Taxi02

Da Teheran a Berlino: arriva il Taxi di Jafar Panahi

È da oggi al cinema Taxi Teheran, il film vincitore dell’Orso d’Oro all’ultima Berlinale diretto dal regista iraniano Jafar Panahi perseguitato e interdetto alla professione dal regime del suo paese. Con questo film si è aggiudicato il suo secondo riconoscimento al Festival di Berlino, premio che è stato ritirato in sua vece dalla giovanissima e commossa nipote Hana Saedi.


Taxi è un film-documentario che,  attraverso l’occhio di una telecamera  posta sul cruscotto di un taxi, sfida le barriere giudiziarie e mostra dall’interno la capitale iraniana, Teheran. Alla guida del taxi c’è lo stesso regista Panahi, che esercita questa attività per vivere e nel film interpreta se stesso.

La narrazione consiste nella raccolta delle testimonianze di una serie di passeggeri,  di cui Panahi ascolta storie e punti di vista riguardo una società schiacciata dall’impossibilità di far valere le proprie opinioni, perché vittima di un regime assoluto che ne limita libertà e diritti inalienabili.  I passeggeri e attori della pellicola sono gente comune: un ex avvocato, un insegnate che  discute  con un altro uomo sulla pena di morte, un venditore di  dvd pirata che  lo riconosce e si “spaccia” socio di Woody Allen.

1

Taxi è una pellicola cattura lo spirito della società iraniana e dei suoi tormenti, assumendo toni ora comici e ora drammatici. Si tratta della terza opera in clandestinità di Jafar Panahi, il cineasta più perseguitato e censurato al mondo, condannato nel  suo paese a 6 anni di reclusione e al divieto per 20 anni di viaggiare, produrre film e rilasciare interviste.

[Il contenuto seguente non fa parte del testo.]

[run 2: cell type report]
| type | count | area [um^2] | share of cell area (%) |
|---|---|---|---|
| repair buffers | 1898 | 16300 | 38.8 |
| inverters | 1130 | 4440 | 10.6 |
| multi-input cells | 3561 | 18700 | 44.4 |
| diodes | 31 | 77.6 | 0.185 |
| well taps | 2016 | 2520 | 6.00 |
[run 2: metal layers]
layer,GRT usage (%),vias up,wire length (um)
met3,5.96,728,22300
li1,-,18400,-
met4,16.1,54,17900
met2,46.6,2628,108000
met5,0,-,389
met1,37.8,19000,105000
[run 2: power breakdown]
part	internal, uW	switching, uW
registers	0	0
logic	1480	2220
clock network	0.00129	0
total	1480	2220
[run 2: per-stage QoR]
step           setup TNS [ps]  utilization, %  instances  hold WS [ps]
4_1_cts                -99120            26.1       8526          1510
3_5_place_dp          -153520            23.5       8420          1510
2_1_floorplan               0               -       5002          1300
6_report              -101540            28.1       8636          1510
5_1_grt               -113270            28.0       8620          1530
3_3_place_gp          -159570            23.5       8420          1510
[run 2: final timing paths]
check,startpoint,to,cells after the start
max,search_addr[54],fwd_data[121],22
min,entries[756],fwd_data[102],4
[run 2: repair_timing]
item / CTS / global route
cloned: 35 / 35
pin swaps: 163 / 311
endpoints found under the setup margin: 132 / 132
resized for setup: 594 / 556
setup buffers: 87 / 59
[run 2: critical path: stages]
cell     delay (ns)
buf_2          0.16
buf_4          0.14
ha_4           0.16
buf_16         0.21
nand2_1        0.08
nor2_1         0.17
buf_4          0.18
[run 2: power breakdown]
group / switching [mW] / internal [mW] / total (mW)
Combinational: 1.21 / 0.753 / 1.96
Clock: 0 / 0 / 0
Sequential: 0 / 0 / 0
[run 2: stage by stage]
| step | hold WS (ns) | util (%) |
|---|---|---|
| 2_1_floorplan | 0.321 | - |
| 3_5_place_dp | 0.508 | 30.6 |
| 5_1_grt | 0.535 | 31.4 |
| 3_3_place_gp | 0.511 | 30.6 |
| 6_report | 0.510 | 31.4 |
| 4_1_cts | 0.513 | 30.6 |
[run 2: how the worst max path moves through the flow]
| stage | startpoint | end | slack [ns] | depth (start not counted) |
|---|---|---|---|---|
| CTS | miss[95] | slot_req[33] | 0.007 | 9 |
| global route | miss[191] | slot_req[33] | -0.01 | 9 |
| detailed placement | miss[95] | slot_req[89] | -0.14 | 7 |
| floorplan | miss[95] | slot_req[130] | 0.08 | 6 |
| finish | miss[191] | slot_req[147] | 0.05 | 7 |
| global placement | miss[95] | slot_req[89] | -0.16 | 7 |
File: config.mk
export PLATFORM = sky130hd
export DESIGN_NAME = fir_top
export DESIGN_NICKNAME = d
export VERILOG_FILES = /design/src/hw/fir_pkg.sv /design/src/hw/fir_capture.sv /design/src/hw/fir_coeff_mem.sv /design/src/hw/fir_mac_engine.sv /design/src/hw/fir_reg_block.sv /design/src/hw/fir_result_stage.sv /design/src/hw/fir_sample_ring.sv /design/src/hw/fir_top.sv
export SDC_FILE = /design/constraint.sdc
export NUM_CORES = 2
export LEC_CHECK = 0
export ABC_CLOCK_PERIOD_IN_PS = 8770
export BUFFER_PORTS_ARGS = -buffer_cell sky130_fd_sc_hd__buf_2
export CELL_PAD_IN_SITES_DETAIL_PLACEMENT = 1
export CELL_PAD_IN_SITES_GLOBAL_PLACEMENT = 1
export CORE_MARGIN = 2
export CORE_UTILIZATION = 51
export CTS_CLUSTER_SIZE = 8
export DETAILED_ROUTE_END_ITERATION = 10
export PLACE_DENSITY_LB_ADDON = 0.1
export SLEW_MARGIN = 10
export SYNTH_ARGS = -nofsm -noshare
export SYNTH_HDL_FRONTEND = slang
export SYNTH_SLANG_ARGS = --single-unit
File: constraint.sdc
create_clock -name clk_i -period 8.77 [get_ports clk_i]
set_input_delay 0.877 -clock clk_i [delete_from_list [all_inputs] [get_ports clk_i]]
set_output_delay 0.877 -clock clk_i [all_outputs]
set_load 0.005 [all_outputs]
`config.mk`:
```
export PLATFORM = sky130hd
export DESIGN_NAME = byte_merge_top
export DESIGN_NICKNAME = d
export VERILOG_FILES = /design/src/bm_bus_pkg.sv /design/src/bm_ctrl_pkg.sv /design/src/bm_chan_if.sv /design/src/command_requester.sv /design/src/byte_merge_buffer.sv /design/src/read_responder.sv /design/src/byte_merge_top.sv
export SDC_FILE = /design/constraint.sdc
export NUM_CORES = 1
export LEC_CHECK = 0
export ABC_AREA = 0
export BUFFER_PORTS_ARGS = -buffer_cell sky130_fd_sc_hd__buf_2
export CAP_MARGIN = 40
export CORE_UTILIZATION = 37
export DETAILED_ROUTE_END_ITERATION = 16
export PLACE_DENSITY_LB_ADDON = 0.1
export SLEW_MARGIN = 25
export SYNTH_ARGS = -nofsm -noshare
export SYNTH_HDL_FRONTEND = slang
export SYNTH_HIERARCHICAL = 1
export SYNTH_SLANG_ARGS = --single-unit
```
`constraint.sdc`:
```
create_clock -name clk -period 4.79 [get_ports clk]
set_input_delay 0.2395 -clock clk [delete_from_list [all_inputs] [get_ports clk]]
set_output_delay 0.2395 -clock clk [all_outputs]
set_load 0.1 [all_outputs]
```
[src/uart_cmd_pkg.sv]
package uart_cmd_pkg;

  // 50 MHz system clock at 115200 baud
  localparam int unsigned BAUD_DIV = 434;

  // idle cycles between the header and data frames of a write
  localparam int unsigned GAP_CYCLES = 100;

  // start, eight data bits, parity and stop
  localparam int unsigned FRAME_BITS = 11;

  typedef enum logic {
    OP_READ  = 1'b0,
    OP_WRITE = 1'b1
  } cmd_op_e;

  // host command, the header byte is {op, addr}
  typedef struct packed {
    cmd_op_e    op;
    logic [6:0] addr;
    logic [7:0] data;
  } cmd_t;

  // err is set for a parity mismatch or a low stop bit
  typedef struct packed {
    logic [7:0] data;
    logic       err;
  } rx_frame_t;

  // read result returned to the host
  typedef struct packed {
    logic [7:0] data;
    logic       err;
  } rsp_t;

endpackage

Dopo This Is Not a Film e Closed Curtain (il primo presentato a Cannes nel 2011, il secondo vincitore dell’Orso d’Argento nel 2013 per la miglior sceneggiatura), l’idea di questo Taxi è nato da un’esigenza di location, come spiega Jafar Panahi: “se avessi posizionato la mia videocamera in una qualunque strada avrei immediatamente messo in pericolo la troupe e il film sarebbe stato interrotto”. Dopo aver preso un taxi in una giornata storta, Panahi ha avuto un’illuminazione: “forse non mi restava altro che diventare tassista e ascoltare le storie dei passeggeri: visto che i miei primi film erano tutti ambientati nella città, a quel punto avrei potuto cercare di fare entrare la città nel mio taxi”.

2

E così, giorno dopo giorno, il regista faceva delle corse in taxi per ascoltare i racconti dei passeggeri: “alcuni mi riconoscevano, altri no. Parlavano delle loro difficoltà e dei loro problemi quotidiani. E a un certo punto, ho preso il mio cellulare e ho cominciato a filmare. Inizialmente volevo farne un documentario, ma poi, per rispetto dei passeggeri, ho optato per una docu-fiction”.

Con una Black Magic nascosta (una videocamera che si può tenere anche con una mano), che riprendeva tutto in stile documentaristico senza mettere in pericolo la troupe, Jafar Panahi ha fatto tutto da solo: “gestivo completamente da solo l’inquadratura, il suono, la recitazione degli attori e al tempo stesso anche la mia interpretazione e la guida del veicolo”.

3

Riprese durate quindici giorni, con attori non professionisti, conoscenti e conoscenti di conoscenti. Budget di 100 milioni di toman (circa 32.000 euro). L’intera troupe ha accettato un salario ridotto e molti dei miei attori hanno rifiutato di essere pagati. Anche così si può creare un gioiello da Orso d’Oro.